**Task description**: For every line in the records that has the word "wfire", make a copy.

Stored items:

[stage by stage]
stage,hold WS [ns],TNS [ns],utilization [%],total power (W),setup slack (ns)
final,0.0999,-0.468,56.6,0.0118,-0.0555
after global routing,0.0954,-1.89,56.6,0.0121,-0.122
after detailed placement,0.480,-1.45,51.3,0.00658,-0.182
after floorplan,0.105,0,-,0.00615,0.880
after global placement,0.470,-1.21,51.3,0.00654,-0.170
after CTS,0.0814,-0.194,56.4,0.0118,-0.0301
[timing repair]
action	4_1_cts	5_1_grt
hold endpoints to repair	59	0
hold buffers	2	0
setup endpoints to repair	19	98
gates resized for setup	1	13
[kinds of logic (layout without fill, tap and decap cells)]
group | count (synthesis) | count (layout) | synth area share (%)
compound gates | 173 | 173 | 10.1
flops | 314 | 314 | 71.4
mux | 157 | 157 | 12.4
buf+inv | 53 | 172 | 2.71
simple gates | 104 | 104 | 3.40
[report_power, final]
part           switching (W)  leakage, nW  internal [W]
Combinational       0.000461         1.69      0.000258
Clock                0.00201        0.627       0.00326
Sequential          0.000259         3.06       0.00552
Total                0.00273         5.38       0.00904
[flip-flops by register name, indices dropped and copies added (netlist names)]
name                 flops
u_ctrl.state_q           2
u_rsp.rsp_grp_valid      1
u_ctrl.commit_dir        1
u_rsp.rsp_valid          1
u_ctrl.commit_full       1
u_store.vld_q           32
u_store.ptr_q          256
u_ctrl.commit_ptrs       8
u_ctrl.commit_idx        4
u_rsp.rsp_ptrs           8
==> config.mk <==
export PLATFORM = sky130hd
export DESIGN_NAME = watch_cmp_unit
export DESIGN_NICKNAME = d
export VERILOG_FILES = /design/src/rtl/wcu_pkg.sv /design/src/rtl/wcu_func_dec.sv /design/src/rtl/wcu_mask_cmp.sv /design/src/rtl/wcu_flag.sv /design/src/rtl/watch_cmp_unit.sv
export SDC_FILE = /design/constraint.sdc
export NUM_CORES = 1
export LEC_CHECK = 0
export BUFFER_PORTS_ARGS = -buffer_cell sky130_fd_sc_hd__clkbuf_2
export CAP_MARGIN = 30
export CORE_AREA = 2 2 163 165
export DETAILED_ROUTE_END_ITERATION = 6
export DIE_AREA = 0 0 165 167
export PLACE_DENSITY = 0.75
export SLEW_MARGIN = 20
export SYNTH_ARGS = -nofsm -noshare
export SYNTH_HDL_FRONTEND = slang
export SYNTH_SLANG_ARGS = --single-unit
==> constraint.sdc <==
create_clock -name clk -period 0.8 [get_ports clk]
set_input_delay 0.08 -clock clk [delete_from_list [all_inputs] [get_ports clk]]
set_output_delay 0.08 -clock clk [all_outputs]
set_load 0.03 [all_outputs]
==> src/rtl/wcu_pkg.sv <==
package wcu_pkg;

    typedef enum logic [1:0] {
        ACT_NONE,
        ACT_WATCH,
        ACT_TRIG,
        ACT_EMIT
    } act_e;

    // Order follows the low two bits of codes 4..11
    typedef enum logic [1:0] {
        SEL_PC,
        SEL_RD,
        SEL_WR,
        SEL_RW
    } sel_e;

    typedef struct packed {
        act_e act;
        sel_e sel;
        logic want_pc;
        logic want_off;
        logic want_dat;
    } fdec_t;

    typedef enum logic {
        FLAG_CLEAR,
        FLAG_HELD
    } flag_e;

endpackage

==> src/rtl/wcu_func_dec.sv <==
module wcu_func_dec
    import wcu_pkg::*;
#(
    parameter int FW = 4
) (
    input  logic [FW-1:0] code,
    input  logic          rng,
    output fdec_t         dec
);

    always_comb begin
        dec = '0;
        unique case (code) inside
            4'd0: dec.act = ACT_NONE;
            [4'd4:4'd7]: begin
                dec.act = ACT_WATCH;
                dec.sel = sel_e'(code[1:0]);
            end
            [4'd8:4'd11]: begin
                dec.act = ACT_TRIG;
                dec.sel = sel_e'(code[1:0]);
            end
            4'd1: begin
                dec.act      = ACT_EMIT;
                dec.sel      = SEL_RW;
                dec.want_pc  = ~rng;
                dec.want_off = rng;
            end
            4'd2: begin
                dec.act      = ACT_EMIT;
                dec.sel      = SEL_RW;
                dec.want_off = rng;
                dec.want_dat = 1'b1;
            end
            4'd3: begin
                dec.act      = ACT_EMIT;
                dec.sel      = SEL_RW;
                dec.want_pc  = ~rng;
                dec.want_off = rng;
                dec.want_dat = 1'b1;
            end
            4'd12, 4'd13: begin
                dec.act      = ACT_EMIT;
                dec.sel      = code[0] ? SEL_WR : SEL_RD;
                dec.want_off = rng;
                dec.want_dat = ~rng;
            end
            default: begin
                dec.act      = ACT_EMIT;
                dec.sel      = code[0] ? SEL_WR : SEL_RD;
                dec.want_pc  = ~rng;
                dec.want_off = rng;
                dec.want_dat = 1'b1;
            end
        endcase
    end

endmodule

==> src/rtl/wcu_mask_cmp.sv <==
module wcu_mask_cmp #(
    parameter int W  = 32,
    parameter int MW = 4
) (
    input  logic [W-1:0]  lhs,
    input  logic [W-1:0]  rhs,
    input  logic [MW-1:0] ign,
    output logic          eq
);

    logic [W-1:0] keep;

    assign keep = {W{1'b1}} << ign;
    assign eq   = ((lhs ^ rhs) & keep) == '0;

endmodule

==> src/rtl/wcu_flag.sv <==
module wcu_flag
    import wcu_pkg::*;
(
    input  logic clk,
    input  logic rst_n,
    input  logic set,
    input  logic clr,
    output logic held
);

    flag_e state, state_nx;

    always_ff @(posedge clk or negedge rst_n) begin
        if (!rst_n) state <= FLAG_CLEAR;
        else        state <= state_nx;
    end

    always_comb begin
        state_nx = state;
        unique case (state)
            FLAG_CLEAR: if (set)         state_nx = FLAG_HELD;
            FLAG_HELD:  if (clr && !set) state_nx = FLAG_CLEAR;
            default:                     state_nx = FLAG_CLEAR;
        endcase
    end

    assign held = (state == FLAG_HELD);

endmodule

==> src/rtl/watch_cmp_unit.sv <==
module watch_cmp_unit
    import wcu_pkg::*;
#(
    parameter int NCMP = 4,
    parameter int W    = 32,
    parameter int MW   = 4,
    parameter int FW   = 4,
    parameter int IDXW = 4,
    parameter int OFFW = 16
) (
    input  logic              clk,
    input  logic              rst_n,
    input  logic              acc_valid,
    input  logic              acc_instr,
    input  logic              acc_write,
    input  logic [1:0]        acc_size,
    input  logic              acc_fault,
    input  logic              acc_first,
    input  logic [W-1:0]      acc_pc,
    input  logic [W-1:0]      acc_addr,
    input  logic [W-1:0]      acc_data,
    input  logic [W-1:0]      cycle_count,
    input  logic [NCMP*W-1:0] cfg_ref,
    input  logic [NCMP*MW-1:0] cfg_mask,
    input  logic [NCMP*FW-1:0] cfg_func,
    input  logic [NCMP-1:0]   cfg_range,
    input  logic              cfg_cyc_match,
    input  logic              cfg_dv_enable,
    input  logic [1:0]        cfg_dv_size,
    input  logic [IDXW-1:0]   cfg_link_a,
    input  logic [IDXW-1:0]   cfg_link_b,
    input  logic [NCMP-1:0]   flag_rd_clr,
    output logic              watch_req,
    output logic              trig_pulse,
    output logic [NCMP-1:0]   emit_valid,
    output logic [NCMP-1:0]   emit_pc_sel,
    output logic [NCMP-1:0]   emit_addr_sel,
    output logic [NCMP-1:0]   emit_data_sel,
    output logic [W-1:0]      emit_pc,
    output logic [OFFW-1:0]   emit_addr_lo,
    output logic [W-1:0]      emit_data,
    output logic [NCMP-1:0]   matched
);

    localparam int CYC_CMP = 0;
    localparam int DV_CMP  = 1;
    localparam int HALF    = W / 2;

    fdec_t           dec [NCMP];
    logic [NCMP-1:0] deq, peq, ovr, base, wfire, tfire, efire, hit;
    logic [NCMP-1:0] pcf, offf, datf;
    logic            ceq, data_acc, pc_acc, link_hit, val_eq;
    logic [MW-1:0]   size_ign;
    logic [W-1:0]    dv_ref;

    assign size_ign = {{(MW-2){1'b0}}, acc_size};
    assign dv_ref   = cfg_ref[DV_CMP*W +: W];

    // Per-comparator decode and address compares
    for (genvar i = 0; i < NCMP; i++) begin : g_cmp
        logic [MW-1:0] mask_i, eff_i;
        assign mask_i = cfg_mask[i*MW +: MW];
        assign eff_i  = (mask_i > size_ign) ? mask_i : size_ign;

        wcu_func_dec #(.FW(FW)) u_dec (
            .code (cfg_func[i*FW +: FW]),
            .rng  (cfg_range[i]),
            .dec  (dec[i])
        );

        wcu_mask_cmp #(.W(W), .MW(MW)) u_dcmp (
            .lhs (acc_addr),
            .rhs (cfg_ref[i*W +: W]),
            .ign (eff_i),
            .eq  (deq[i])
        );

        wcu_mask_cmp #(.W(W), .MW(MW)) u_pcmp (
            .lhs (acc_pc),
            .rhs (cfg_ref[i*W +: W]),
            .ign (mask_i),
            .eq  (peq[i])
        );

        wcu_flag u_flag (
            .clk   (clk),
            .rst_n (rst_n),
            .set   (hit[i]),
            .clr   (flag_rd_clr[i]),
            .held  (matched[i])
        );
    end

    wcu_mask_cmp #(.W(W), .MW(MW)) u_ccmp (
        .lhs (cycle_count),
        .rhs (cfg_ref[CYC_CMP*W +: W]),
        .ign (cfg_mask[CYC_CMP*MW +: MW]),
        .eq  (ceq)
    );

    // Link decode and data-value compare
    always_comb begin
        data_acc = acc_valid & ~acc_instr;
        pc_acc   = acc_valid & acc_instr;
        link_hit = 1'b0;
        ovr      = '0;
        for (int j = 0; j < NCMP; j++) begin
            if (j != DV_CMP && (int'(cfg_link_a) == j || int'(cfg_link_b) == j)) begin
                ovr[j]   = cfg_dv_enable;
                link_hit = link_hit | deq[j];
            end
        end
        case (cfg_dv_size)
            2'd0:    val_eq = (acc_data[7:0] == dv_ref[7:0]);
            2'd1:    val_eq = (acc_data[HALF-1:0] == dv_ref[HALF-1:0]);
            default: val_eq = (acc_data == dv_ref);
        endcase
    end

    // Firing decision per comparator
    always_comb begin
        for (int i = 0; i < NCMP; i++) begin
            logic dir_ok;
            dir_ok = (dec[i].sel == SEL_RW) ||
                     (dec[i].sel == SEL_RD && !acc_write) ||
                     (dec[i].sel == SEL_WR &&  acc_write);
            if (i == CYC_CMP && cfg_cyc_match)
                base[i] = ceq && (dec[i].act == ACT_WATCH || dec[i].act == ACT_TRIG);
            else if (i == DV_CMP && cfg_dv_enable)
                base[i] = data_acc && !acc_fault && link_hit && val_eq && dir_ok &&
                          dec[i].act != ACT_NONE && dec[i].sel != SEL_PC;
            else if (ovr[i])
                base[i] = 1'b0;
            else if (dec[i].act == ACT_NONE)
                base[i] = 1'b0;
            else if (dec[i].sel == SEL_PC)
                base[i] = pc_acc && peq[i];
            else
                base[i] = data_acc && deq[i] && dir_ok;

            pcf[i]   = dec[i].want_pc && acc_first;
            offf[i]  = dec[i].want_off;
            datf[i]  = dec[i].want_dat && !acc_fault;
            wfire[i] = base[i] && dec[i].act == ACT_WATCH;
            tfire[i] = base[i] && dec[i].act == ACT_TRIG;
            efire[i] = base[i] && dec[i].act == ACT_EMIT && (pcf[i] || offf[i] || datf[i]);
            hit[i]   = wfire[i] || tfire[i] || efire[i];
        end
    end

    // Registered outputs
    always_ff @(posedge clk or negedge rst_n) begin
        if (!rst_n) begin
            watch_req     <= 1'b0;
            trig_pulse    <= 1'b0;
            emit_valid    <= '0;
            emit_pc_sel   <= '0;
            emit_addr_sel <= '0;
            emit_data_sel <= '0;
            emit_pc       <= '0;
            emit_addr_lo  <= '0;
            emit_data     <= '0;
        end else begin
            watch_req     <= |wfire;
            trig_pulse    <= |tfire;
            emit_valid    <= efire;
            emit_pc_sel   <= efire & pcf;
            emit_addr_sel <= efire & offf;
            emit_data_sel <= efire & datf;
            if (acc_valid) begin
                emit_pc      <= acc_pc;
                emit_addr_lo <= acc_addr[OFFW-1:0];
                emit_data    <= acc_data;
            end
        end
    end

endmodule

[After elaboration in Yosys (flattened, before gate mapping)]
Cells that the tools add are included.
Cells by class
  bitwise gates (word level): 34
  shift-type cells: 8
  reduce and logical (&&, ||, !) cells: 149
  order comparisons: 20
  muxes and demuxes: 60
  eq/ne operators: 52
Operators with widths (count)
  $and A32 B32 Y32: 9
  $logic_not A32 Y1: 9
  $xor A32 B32 Y32: 9
  $shl A32 B4 Y32 const A: 8
  $logic_and A1 B1 Y1: 63
  $pmux W2 S3: 8
  $mux W1: 35
  $eq A2 B2 Y1 const B: 16
  $eq A32 B32 Y1: 1
  $eq A4 B2 Y1 const B: 8
  $eq A4 B4 Y1 const B: 8
  $logic_or A1 B1 Y1: 28
  $logic_not A4 Y1: 6
  $reduce_or A3 Y1: 8
  $reduce_or A4 Y1: 6
  $reduce_or A6 Y1: 4
  $eq A2 B1 Y1 const B: 9
  $logic_not A2 Y1: 9
  $pmux W1 S2: 9
  $eq A16 B16 Y1: 1
  $eq A4 B1 Y1 const B: 4
  $eq A4 B3 Y1 const B: 4
  $ge A4 B3 Y1 const B: 4
  $ge A4 B4 Y1 const B: 4
  13 further kinds: 53
Word-level totals
  register bits after elaboration: 102
  input port bits: 317
  logic and storage cells: 336
  output and inout bits: 102

[Logic depth before layout (Yosys ltp)]
  depth in word-level cells: 23
  gate-level depth with buffers: 11
  gate-level depth less buffers: 10

[Cells and area by module]
From an unflattened synthesis, not the netlist that was laid out.
Second synthesis, totals
  cells, all modules: 1094
  area total of the unflattened synthesis: 10221.1 um^2
Modules (own cells, without submodules)
  watch_cmp_unit: times used 1, area an instance 4754.6 um^2, sequential area each 2452.4 um^2, cells an instance 386
  wcu_mask_cmp: times used 9, area an instance 486.7 um^2, sequential area each 0.0 um^2, cells an instance 64
  wcu_func_dec: times used 4, area an instance 235.2 um^2, sequential area each 0.0 um^2, cells an instance 30
  wcu_flag: times used 4, area an instance 36.3 um^2, sequential area each 25.0 um^2, cells an instance 3

[Least setup slack after synthesis]
Ideal clock, no wire load.
  kind: input port to flip-flop
  start point: in acc_size[1]
  end point: reg trig_pulse
  path slack: -2.047 ns
  path buffers: 1
  data required time: 0.710 ns
  arrival time: 2.757 ns
  setup time: 0.090 ns
  cell stages on the path: 11
  cell sequence: clkbuf_1 > inv_1 > ha_1 > nor2b_1 > o31ai_1 > mux2_1 > a32oi_1 > nand4bb_1 > o211a_2 > or3_1 > o2111ai_1
Between the ends
  word-level cells in the longest chain between the ends: 18
  elaborated cells between the ends (all ways): 56
  classes of those cells: order compare: 4; shift: 4; mux: 20; bitwise: 6; reduce/logical: 22
Ends and longest elaborated chain
  start, declared: RTL line watch_cmp_unit.sv:16  | input logic [1:0] acc_size,
  $gt A4 B2 Y1: RTL line watch_cmp_unit.sv:63  | assign eff_i = (mask_i > size_ign) ? mask_i : size_ign;
  $mux W4: RTL line watch_cmp_unit.sv:63
  $shl A32 B4 Y32: RTL line wcu_mask_cmp.sv:13  | assign keep = {W{1'b1}} << ign;
  $and A32 B32 Y32: RTL line wcu_mask_cmp.sv:14  | assign eq = ((lhs ^ rhs) & keep) == '0;
  $logic_not A32 Y1: RTL line wcu_mask_cmp.sv:14
  $mux W1: RTL line watch_cmp_unit.sv:108  | if (j != DV_CMP && (int'(cfg_link_a) == j || int'(cfg_link_b) == j)) begin
  $or A1 B1 Y1: RTL line watch_cmp_unit.sv:110  | link_hit = link_hit | deq[j];
  $mux W1: RTL line watch_cmp_unit.sv:108
  $or A1 B1 Y1: RTL line watch_cmp_unit.sv:110
  $mux W1: RTL line watch_cmp_unit.sv:108
  $logic_and A1 B1 Y1 (4 in series): RTL line watch_cmp_unit.sv:130  | base[i] = data_acc && !acc_fault && link_hit && val_eq && dir_ok &&
  $logic_and A1 B1 Y1: RTL line watch_cmp_unit.sv:131  | dec[i].act != ACT_NONE && dec[i].sel != SEL_PC;
  $mux W1: RTL line watch_cmp_unit.sv:129  | else if (i == DV_CMP && cfg_dv_enable)
  $logic_and A1 B1 Y1: RTL line watch_cmp_unit.sv:145  | tfire[i] = base[i] && dec[i].act == ACT_TRIG;
  $reduce_or A4 Y1 (*): RTL line watch_cmp_unit.sv:165  | trig_pulse <= |tfire;
  end signal, assigned: RTL line watch_cmp_unit.sv:165
  end, declared: RTL line watch_cmp_unit.sv:34  | output logic trig_pulse,
Every way passes the cells marked *; elsewhere a longest branch is shown, timed or not.
A chain may end at the register's enable or synchronous reset.

[Worst setup path after layout]
  start point: in cfg_ref[51]
  end point: reg trig_pulse
Between the ends
  word-level cells in the longest chain between the ends: 10
  elaborated cells between the ends (all ways): 20
  classes of those cells: eq/ne: 1; mux: 4; bitwise: 4; reduce/logical: 11
Ends and longest elaborated chain
  start, declared: RTL line watch_cmp_unit.sv:23  | input logic [NCMP*W-1:0] cfg_ref,
  $xor A32 B32 Y32: RTL line wcu_mask_cmp.sv:14
  $and A32 B32 Y32: RTL line wcu_mask_cmp.sv:14
  $logic_not A32 Y1: RTL line wcu_mask_cmp.sv:14
  $logic_and A1 B1 Y1 (2 in series): RTL line watch_cmp_unit.sv:139  | base[i] = data_acc && deq[i] && dir_ok;
  $mux W1: RTL line watch_cmp_unit.sv:136  | else if (dec[i].sel == SEL_PC)
  $mux W1: RTL line watch_cmp_unit.sv:134  | else if (dec[i].act == ACT_NONE)
  $mux W1 (*): RTL line watch_cmp_unit.sv:129
  $logic_and A1 B1 Y1 (*): RTL line watch_cmp_unit.sv:145
  $reduce_or A4 Y1 (*): RTL line watch_cmp_unit.sv:165
Marked as above.

==> qor.txt <==
Crit path capture type - flop
Post-DP Area - 0.0152 mm^2
Fillers - 1881
Placer Congestion - 1.03
Port bufs - 418
Htree depth - 3
Finished Cell Area - 0.0184 mm^2
Synth unique cells - 72
Async SR Flop Fraction - 100%
Total GRT Usage - 36.2%
Max cap viols - 0
CTS tree - yes
Critical path class - in -> reg
Synthesis Warnings - 0
DPL Wire Length - 41.2 mm
Clock Skews - 0 ns
Final hold violations - 0
Die width - 165 um
Hold Crit Class - in -> reg
Met1 usage - 40.9%
Via Count - 12200
Busiest grt layer - met2
Core area - 0.0258 mm^2
Yosys top cell area share - 25.6%
Failing checks - negative setup slack
Met2 Usage GRT - 63.7%
Leakage power total - 8.50 nW
Drt initial violations - 815
Hold Slack - 0.0269 ns
Period utilization - 264%
FP Rows - 59
Initial antenna violation count - 7
Starting Density - 38.8%
Clock slew at reported path FFs - 0.08 ns
Vias in the first global route - 12800
Top cells by count, synth - xor2_1, xnor2_1, dfrtp_1
Clock Latency Late Sink - 0.37 ns
Pin count of the biggest net entering global routing - 41
Area growth, synth to finish - 83.8%
Synth area leaders - dfrtp_1, xor2_1, xnor2_1
EDFF count, synth - 0
DRC Markers - 0
Synth Flop Type - dfrtp_1
Count of pins over their slew limit - 0
Clock buffer depth - 2
Outcome - complete, but fails checks
Maximum VDD drop - 0.000892 V
Die area - 0.0276 mm^2
Relative slew slack - 54.6%
CP startpoint kind - input port
Share of layout cells above drive strength 1 - 59.1%
CTS sink count - 102
WP data required - 1.08 ns
Fin worst setup slack - -1.31 ns
First-pass GRT wire length - 74.3 mm
Synth area leader - dfrtp_1
Drt total wl - 52.9 mm
Root Buffer Master - clkbuf_16
TritonCTS Buffers - 9
Post-Syn Area - 0.00999 mm^2
Via density - 5.41
PwrDens - 1170 mW/mm^2
Unrepaired setup endpoints after global routing - true
I/O Pins - 419
Die span in y - 167 um
Post-DRT Antenna Nets - 0
GR Layer Usage met3 - 7.87%
Cell count after synthesis - 1123
Least-Margin Pin Slew - 0.675 ns
Fmax - 473 MHz
Flops & latches, synth - 102
Seq/Total Area, Yosys - 25.6%
Drt first pass iters - 5
CP Max Fanout - 3
Mapped Nets - 1472
Global route total overflow - 0
Final min period - 2.11 ns
Synthesized area per cell - 8.90 um^2
Fin nets - 2256
Wire per inst - 23.5 um
# setup viols final - 178
Top-count cell post-synth - xor2_1
Flop2flop setup slack - -0.22 ns
Arr. time, crit path - 2.40 ns
## routing by layer
layer,wire length (um),vias to the layer above
li1,-,5514
met1,19700,5818
met2,26100,670
met3,3820,189
met4,3230,0
met5,0,-
## worst paths after layout
path	depth (start not counted)	start	endpoint
worst min register to register	1	emit_addr_lo[6]	emit_addr_lo[6]
worst max-delay path	11	cfg_ref[51]	trig_pulse
max in group asynchronous	3	rst_n	emit_pc[9]
min in group asynchronous	2	rst_n	emit_data_sel[0]
worst min-delay path	3	flag_rd_clr[0]	g_cmp[0].u_flag.held
worst max register to register	3	g_cmp[0].u_flag.held	g_cmp[0].u_flag.held
## per-stage QoR
| step | setup slack (ns) | util, % | setup TNS [ns] | std cells | total power [W] |
|---|---|---|---|---|---|
| 2_1_floorplan | -1.50 | - | -29.85 | 1123 | 0.0102 |
| 3_3_place_gp | -1.78 | 59.0 | -65.47 | 2160 | 0.0143 |
| 3_5_place_dp | -1.83 | 59.0 | -67.27 | 2160 | 0.0145 |
| 4_1_cts | -1.26 | 68.0 | -45.48 | 2224 | 0.0204 |
| 5_1_grt | -1.40 | 71.2 | -52.48 | 2251 | 0.0223 |
| 6_report | -1.31 | 71.3 | -48.33 | 2252 | 0.0215 |
## area by class of cell
type | count | area (um^2) | area share [%]
multi-input combinational | 907 | 7900 | 43.0
timing repair buffer | 857 | 6950 | 37.9
sequential | 102 | 2650 | 14.4
tap | 335 | 419 | 2.28
clock buffer | 10 | 239 | 1.30
inverter | 30 | 130 | 0.709
clock inverter | 6 | 55.1 | 0.300
antenna | 5 | 12.5 | 0.0682
## timing repair
item,in CTS,in global routing
gates resized for setup,333,217
hold endpoints to repair,130,0
hold buffers,29,0
cloned,0,0
buffers inserted,19,27
pin swaps,49,37
endpoints found under the setup margin,173,170
## worst max-delay path: stages
cell       delay (ns)
clkbuf_2         0.11
buf_4            0.16
xnor2_1          0.34
nand4_1          0.24
nor4_2           0.32
buf_4            0.16
a22oi_1          0.13
o21ai_2          0.21
nand3_1          0.14
or3_1            0.41
o2111ai_2        0.09
## power breakdown
part	switching [W]	internal, W	leakage [nW]
clock	0.00244	0.00226	0.139
sequential	0.000443	0.00564	1.16
combinational	0.00523	0.00549	7.20
total	0.00812	0.0134	8.50
## cells in the final DEF (no fill, tap or decap), types with 19 or more instances in the layout
cell,netlist,routed
xnor2_1,158,134
a21oi_1,39,38
inv_1,29,23
nand3_1,20,19
dfrtp_1,102,22
xnor2_2,0,21
buf_4,5,372
dfrtp_2,0,80
mux2_2,83,61
o21ai_0,46,43
nand4_1,26,26
clkbuf_2,0,289
ha_1,32,22
xor2_1,165,162
nor2_1,51,45
dlygate4sd3_1,0,29
buf_6,0,40
buf_8,0,105
nand2_1,60,55
mux2_4,0,23
## state kept, by name, indices dropped and copies added (netlist names)
register / count
emit_data_sel: 4
watch_req: 1
emit_pc_sel: 4
emit_valid: 4
emit_pc: 32
g_cmp.u_flag.held: 4
emit_data: 32
emit_addr_sel: 4
trig_pulse: 1
emit_addr_lo: 16
## cells by family (layout without fill, tap and decap cells)
family / after synthesis / count (layout) / share of synthesized area (%)
AO/OA/AOI/OAI: 198 / 198 / 13.5
XOR/XNOR: 323 / 323 / 28.3
adder cells (fa/ha/maj): 32 / 32 / 4.01
buffers and inverters: 114 / 903 / 4.70
flip-flops: 102 / 102 / 25.6
multiplexers: 91 / 91 / 10.2
other: 0 / 5 / 0
AND/OR/NAND/NOR: 263 / 263 / 13.8
No activity file was read; power rests on OpenSTA's default activity.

**Response to the exercise**:
    logic [NCMP-1:0] deq, peq, ovr, base, wfire, tfire, efire, hit;
            wfire[i] = base[i] && dec[i].act == ACT_WATCH;
            hit[i]   = wfire[i] || tfire[i] || efire[i];
            watch_req     <= |wfire;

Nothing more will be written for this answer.